▶ _Task objective_: Please give, word for word, the line containing "## run 2: stage by stage" and every line that comes after it in the data below.

Stored items from a collection

File: src/rtl/corrbp_top.sv
module corrbp_top
  import corrbp_pkg::*;
#(
  parameter int ID_W = 2
) (
  input  logic            clk,
  input  logic            rst,
  input  logic [ID_W-1:0] predId,
  output logic            predTaken,
  input  logic            updValid,
  input  logic [ID_W-1:0] updId,
  input  logic            updTaken,
  input  logic [ID_W-1:0] inspId,
  output logic [3:0]      inspState,
  output logic [1:0]      histOut
);
  bpStrobe_t stb;

  corrbp_ctrl ctrl_i (
    .clk(clk), .rst(rst), .updValid(updValid), .updTaken(updTaken),
    .stb(stb), .hist(histOut)
  );

  corrbp_dpath #(.ID_W(ID_W)) dpath_i (
    .clk(clk), .rst(rst), .stb(stb), .updId(updId), .predId(predId),
    .inspId(inspId), .hist(histOut), .predTaken(predTaken), .inspState(inspState)
  );
endmodule
[config.mk]
export PLATFORM = sky130hd
export DESIGN_NAME = rtc_regfile
export DESIGN_NICKNAME = d
export VERILOG_FILES = /design/src/rtl/rtc_pkg.sv /design/src/rtl/rtc_wrap_cnt.sv /design/src/rtl/rtc_time_chain.sv /design/src/rtl/rtc_ctrl_regs.sv /design/src/rtl/rtc_read_mux.sv /design/src/rtl/rtc_regfile.sv
export SDC_FILE = /design/constraint.sdc
export NUM_CORES = 1
export LEC_CHECK = 0
export BUFFER_PORTS_ARGS = -buffer_cell sky130_fd_sc_hd__clkbuf_2
export CAP_MARGIN = 20
export CORE_MARGIN = 1.5
export CORE_UTILIZATION = 45
export CTS_BUF_LIST = sky130_fd_sc_hd__clkbuf_16
export CTS_CLUSTER_SIZE = 24
export DETAILED_ROUTE_END_ITERATION = 7
export PLACE_DENSITY_LB_ADDON = 0.3
export SLEW_MARGIN = 20
export SYNTH_ARGS = -nofsm -noshare
export SYNTH_HDL_FRONTEND = slang
export SYNTH_SLANG_ARGS = --single-unit
[constraint.sdc]
create_clock -name clk -period 3.1 [get_ports clk]
set_input_delay 0.155 -clock clk [delete_from_list [all_inputs] [get_ports clk]]
set_output_delay 0.155 -clock clk [all_outputs]
set_load 0.05 [all_outputs]
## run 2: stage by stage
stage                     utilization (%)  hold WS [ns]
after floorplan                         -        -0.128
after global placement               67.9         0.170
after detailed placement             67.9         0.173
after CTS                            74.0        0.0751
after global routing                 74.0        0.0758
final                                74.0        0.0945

▶ _Solution_:
## run 2: stage by stage
stage                     utilization (%)  hold WS [ns]
after floorplan                         -        -0.128
after global placement               67.9         0.170
after detailed placement             67.9         0.173
after CTS                            74.0        0.0751
after global routing                 74.0        0.0758
final                                74.0        0.0945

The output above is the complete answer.